_WHAT THE EXERCISE ASKS:_
Below are some records; quote exactly the lines from the one that contains "### flow/abc/s8.abc" through the one that contains "set bb [$inst getBBox]", inclusive, and no others.

[[ SUPPLIED RECORDS, beginning ]]

This design comes from an exercise in tuning for small area on the open sky130 flow, not from production work.
The RTL was checked by simulation tests, not by an equivalence proof against the original design.
No run shown here takes its clock network from TritonCTS; it comes from the design's own scripts or RTL.
The clock port is modelled as an ideal driver, which makes a skipped or thinned clock tree look cheaper than it is; a real chip needs a root buffer or a tree.
Power figures rest on the tool's default switching activity, not on a simulated workload.

### flow/run.sh
#!/bin/bash
# Own layout flow: the standard synthesis, then the combinational logic
# re-mapped by ABC for area (registers untouched; several ABC scripts are run
# and the smallest netlist is kept), then the standard ORFS layout with small
# port buffers and a one-level clock tree of four buffers (cts_hook.tcl).
set -euo pipefail
here=$(pwd)
R=$here/orfs/results/$FLOW_PLATFORM/pwm_microcontroller/base
YOSYS=${YOSYS_EXE:-$FLOW_HOME/../tools/install/yosys/bin/yosys}
LIB=$FLOW_HOME/platforms/$FLOW_PLATFORM/lib/sky130_fd_sc_hd__tt_025C_1v80.lib

export BUFFER_PORTS_ARGS="-buffer_cell sky130_fd_sc_hd__buf_1"
export PRE_CTS_TCL=$here/flow/cts_hook.tcl
export MY_CTS_GROUPS=4
export MY_CTS_BUF=sky130_fd_sc_hd__buf_6

bash standard.sh synth > $here/standard_synth.log 2>&1
cp $R/1_2_yosys.v $here/1_2_yosys_standard.v

# re-map with each ABC script, four at a time
mkdir -p $here/reabc
for s in $here/flow/abc/*.abc; do
  n=$(basename $s .abc)
  LIB=$LIB NETLIST_IN=$here/1_2_yosys_standard.v NETLIST_OUT=$here/reabc/$n.v \
  ABC_DIR=$here/flow/abc ABC_GLOB=$n.abc STAT_DIR=$here/reabc FLOW_TOP=$FLOW_TOP \
    timeout 900 $YOSYS -c $here/flow/reabc.tcl > $here/reabc/$n.log 2>&1 &
  while [ $(jobs -rp | wc -l) -ge 4 ]; do sleep 1; done
done
wait
best=""; best_area=""
for s in $here/flow/abc/*.abc; do
  n=$(basename $s .abc)
  a=$(grep "best ABC script" $here/reabc/$n.log | sed 's/.*(\(.*\))/\1/' || true)
  [ -n "$a" ] && [ -f $here/reabc/$n.v ] || continue
  echo "$n $a" >> $here/reabc/areas.txt
  if [ -z "$best" ] || awk "BEGIN{exit !($a < $best_area)}"; then best=$n; best_area=$a; fi
done
echo "best: $best $best_area" >> $here/reabc/areas.txt
cp $here/reabc/$best.v $R/1_2_yosys.v
rm -f $R/1_synth.odb $R/1_synth.sdc

bash standard.sh finish > $here/standard_finish.log 2>&1
### flow/abc/n0.abc
strash
&get -n
&deepsyn -T 30 -S 0
&put
strash
&get -n
&dch -f
&nf -a
&put
topo
### flow/abc/n1.abc
strash
&get -n
&deepsyn -T 30 -S 1
&put
strash
&get -n
&dch -f
&nf -a
&put
topo
### flow/abc/n2.abc
strash
&get -n
&deepsyn -T 30 -S 2
&put
strash
&get -n
&dch -f
&nf -a
&put
topo
### flow/abc/n3.abc
strash
&get -n
&deepsyn -T 30 -S 3
&put
strash
&get -n
&dch -f
&nf -a
&put
topo
### flow/abc/s1.abc
strash
balance
rewrite
refactor
balance
rewrite
rewrite -z
balance
refactor -z
rewrite -z
balance
dch -f
amap
topo
### flow/abc/s12.abc
strash
balance
rewrite
refactor
balance
rewrite
rewrite -z
balance
refactor -z
rewrite -z
balance
&get -n
&st
&dch -f
&nf -a -p
&put
topo
### flow/abc/s2.abc
strash
balance
rewrite
refactor
balance
rewrite
rewrite -z
balance
refactor -z
rewrite -z
balance
balance
rewrite
refactor
balance
rewrite
rewrite -z
balance
refactor -z
rewrite -z
balance
dch -f
amap
topo
### flow/abc/s5.abc
strash
dch -f
amap
topo
### flow/abc/s7.abc
strash
ifraig
scorr
dc2
dretime
strash
&get -n
&dch -f
&nf -a
&put
topo
### flow/abc/s8.abc
strash
balance
rewrite
refactor
balance
rewrite
rewrite -z
balance
refactor -z
rewrite -z
balance
dch -f
amap
strash
dch -f
amap
topo
### flow/abc/s9.abc
strash
balance
rewrite
refactor
balance
rewrite
rewrite -z
balance
refactor -z
rewrite -z
balance
dc2
dch -f
amap
topo
### flow/cts_hook.tcl
# PRE_CTS hook: build the clock tree here, with the clock port driving a few
# buffers placed at the centres of balanced clusters of register clock pins,
# and turn the TritonCTS call that follows into a no-op. The rest of the
# ORFS CTS step (legalisation, timing repair) runs as usual.
source [file join [file dirname [info script]] cts_tree.tcl]
my_cts $::env(MY_CTS_GROUPS) $::env(MY_CTS_BUF)
rename clock_tree_synthesis orfs_clock_tree_synthesis
proc clock_tree_synthesis {args} {
  puts "clock tree built by the flow's PRE_CTS hook; TritonCTS not run"
}
### flow/cts_tree.tcl
# Build a one-level clock tree: the clock port drives G buffers, each buffer
# drives the register clock pins of one cluster (k-means on pin positions).
proc my_cts {G master_name} {
  set block [ord::get_db_block]
  set db [ord::get_db]
  set master [$db findMaster $master_name]
  set clk [[$block findBTerm clk] getNet]
  set sinks {}
  foreach it [$clk getITerms] {
    set inst [$it getInst]
    set loc [$inst getLocation]
    set bb [$inst getBBox]
    lappend sinks [list $it [expr ([$bb xMin] + [$bb xMax]) / 2.0] [expr ([$bb yMin] + [$bb yMax]) / 2.0]]
  }
  set n [llength $sinks]
  # initial centres: sinks sorted by x, spread evenly
  set sorted [lsort -real -index 1 $sinks]
  set cx {}; set cy {}
  for {set g 0} {$g < $G} {incr g} {
    set s [lindex $sorted [expr int(($g + 0.5) * $n / $G)]]
    lappend cx [lindex $s 1]; lappend cy [lindex $s 2]
  }
  set cap [expr int(ceil(double($n) / $G))]
  for {set iter 0} {$iter < 30} {incr iter} {
    # balanced assignment: each sink to its nearest centre with room left
    set cnt [lrepeat $G 0]
    set pairs {}
    foreach s $sinks {
      set i [lsearch -exact $sinks $s]
      for {set g 0} {$g < $G} {incr g} {
        set d [expr abs([lindex $s 1] - [lindex $cx $g]) + abs([lindex $s 2] - [lindex $cy $g])]
        lappend pairs [list $d $i $g]
      }
    }
    set asg [lrepeat $n -1]
    foreach p [lsort -real -index 0 $pairs] {
      lassign $p d i g
      if {[lindex $asg $i] >= 0} continue
      if {[lindex $cnt $g] >= $cap} continue
      lset asg $i $g
      lset cnt $g [expr [lindex $cnt $g] + 1]
    }
    set sx [lrepeat $G 0.0]; set sy [lrepeat $G 0.0]
    for {set i 0} {$i < $n} {incr i} {
      set g [lindex $asg $i]
      lset sx $g [expr [lindex $sx $g] + [lindex [lindex $sinks $i] 1]]
      lset sy $g [expr [lindex $sy $g] + [lindex [lindex $sinks $i] 2]]
    }
    for {set g 0} {$g < $G} {incr g} {
      if {[lindex $cnt $g] > 0} {
        lset cx $g [expr [lindex $sx $g] / [lindex $cnt $g]]
        lset cy $g [expr [lindex $sy $g] / [lindex $cnt $g]]
      }
    }
  }
  for {set g 0} {$g < $G} {incr g} {
    set inst [odb::dbInst_create $block $master clkbuf_leaf_$g]
    set net [odb::dbNet_create $block clknet_leaf_$g]
    $net setSigType CLOCK
    [$inst findITerm A] connect $clk
    [$inst findITerm X] connect $net
    $inst setLocation [expr int([lindex $cx $g])] [expr int([lindex $cy $g])]
    $inst setPlacementStatus PLACED
    for {set i 0} {$i < $n} {incr i} {
      if {[lindex $asg $i] == $g} {
        set it [lindex [lindex $sinks $i] 0]
        $it disconnect
        $it connect $net
      }
    }
  }
  global_connect
}
### flow/reabc.tcl
# Re-map the combinational logic of the standard synthesis netlist for area.
# Sequential and tie cells stay as they are, with their instance names.
# Several ABC scripts are tried; the smallest result is kept.
yosys -import
set lib $::env(LIB)
set top $::env(FLOW_TOP)
read_liberty -ignore_miss_func -ignore_miss_dir -setattr liberty_cell $lib
read_verilog $::env(NETLIST_IN)
hierarchy -top $top
setattr -mod -set keep_hierarchy 1 sky130_fd_sc_hd__*df* sky130_fd_sc_hd__conb_1
flatten
opt_clean -purge
design -save base
set dont_use {}
foreach c {sky130_fd_sc_hd__probe_p_8 sky130_fd_sc_hd__probec_p_8 sky130_fd_sc_hd__lpflow_*} {
  lappend dont_use -dont_use $c
}
set best_area 1e18
set best_script ""
foreach s [lsort [glob $::env(ABC_DIR)/$::env(ABC_GLOB)]] {
  design -load base
  abc -liberty $lib -script $s {*}$dont_use $top
  opt_clean -purge
  set f $::env(STAT_DIR)/[file tail [file rootname $s]].stat
  tee -q -o $f stat -liberty $lib $top
  set fh [open $f]; set txt [read $fh]; close $fh
  if {[regexp {Chip area for module[^:]*:\s*([0-9.]+)} $txt -> area]} {
    puts "ABC script [file tail $s]: area $area"
    if {$area < $best_area} {
      set best_area $area
      set best_script $s
      design -save best
    }
  }
}
puts "best ABC script: [file tail $best_script] ($best_area)"
design -load best
read_liberty -lib -overwrite -ignore_miss_dir -setattr liberty_cell $lib
hierarchy -top $top
splitnets
opt_clean -purge
hilomap -singleton -hicell sky130_fd_sc_hd__conb_1 HI -locell sky130_fd_sc_hd__conb_1 LO
insbuf -buf sky130_fd_sc_hd__buf_4 A X
check -assert -mapped
stat -liberty $lib
write_verilog -noattr -nohex -nodec $::env(NETLIST_OUT)
### standard.sh
#!/bin/bash
# synth_recipe.tcl (not shown) runs the flow's synth.tcl, then flattens the netlist and writes it again
# the make line also repeats each setting of config.mk as NAME=value (left out here)
make -C /OpenROAD-flow-scripts/flow DESIGN_CONFIG=/design/flow/config.mk WORK_HOME=/design/flow/orfs CLKGATE_MAP_FILE= SYNTH_SCRIPT=/design/flow/synth_recipe.tcl "${@:-finish}"
### config.mk
export PLATFORM = sky130hd
export DESIGN_NAME = pwm_microcontroller
export DESIGN_NICKNAME = pwm_microcontroller
export VERILOG_FILES = /design/flow/design.v
export SDC_FILE = /design/flow/constraint.sdc
export NUM_CORES = 4
export LEC_CHECK = 0
export CAP_MARGIN = 20
export CORE_MARGIN = 2
export CORE_UTILIZATION = 70
export GPL_TIMING_DRIVEN = 0
export PLACE_DENSITY = 0.8
export SLEW_MARGIN = 20
### constraint.sdc
create_clock -name core_clock -period 10.0 [get_ports {clk}]
set_input_delay 2.0000 -clock core_clock [delete_from_list [all_inputs] [get_ports {clk}]]
set_output_delay 2.0000 -clock core_clock [all_outputs]
set_load 0.01 [all_outputs]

[[ SUPPLIED RECORDS, end ]]

_ANSWER FOR THIS EXERCISE:_
### flow/abc/s8.abc
strash
balance
rewrite
refactor
balance
rewrite
rewrite -z
balance
refactor -z
rewrite -z
balance
dch -f
amap
strash
dch -f
amap
topo
### flow/abc/s9.abc
strash
balance
rewrite
refactor
balance
rewrite
rewrite -z
balance
refactor -z
rewrite -z
balance
dc2
dch -f
amap
topo
### flow/cts_hook.tcl
# PRE_CTS hook: build the clock tree here, with the clock port driving a few
# buffers placed at the centres of balanced clusters of register clock pins,
# and turn the TritonCTS call that follows into a no-op. The rest of the
# ORFS CTS step (legalisation, timing repair) runs as usual.
source [file join [file dirname [info script]] cts_tree.tcl]
my_cts $::env(MY_CTS_GROUPS) $::env(MY_CTS_BUF)
rename clock_tree_synthesis orfs_clock_tree_synthesis
proc clock_tree_synthesis {args} {
  puts "clock tree built by the flow's PRE_CTS hook; TritonCTS not run"
}
### flow/cts_tree.tcl
# Build a one-level clock tree: the clock port drives G buffers, each buffer
# drives the register clock pins of one cluster (k-means on pin positions).
proc my_cts {G master_name} {
  set block [ord::get_db_block]
  set db [ord::get_db]
  set master [$db findMaster $master_name]
  set clk [[$block findBTerm clk] getNet]
  set sinks {}
  foreach it [$clk getITerms] {
    set inst [$it getInst]
    set loc [$inst getLocation]
    set bb [$inst getBBox]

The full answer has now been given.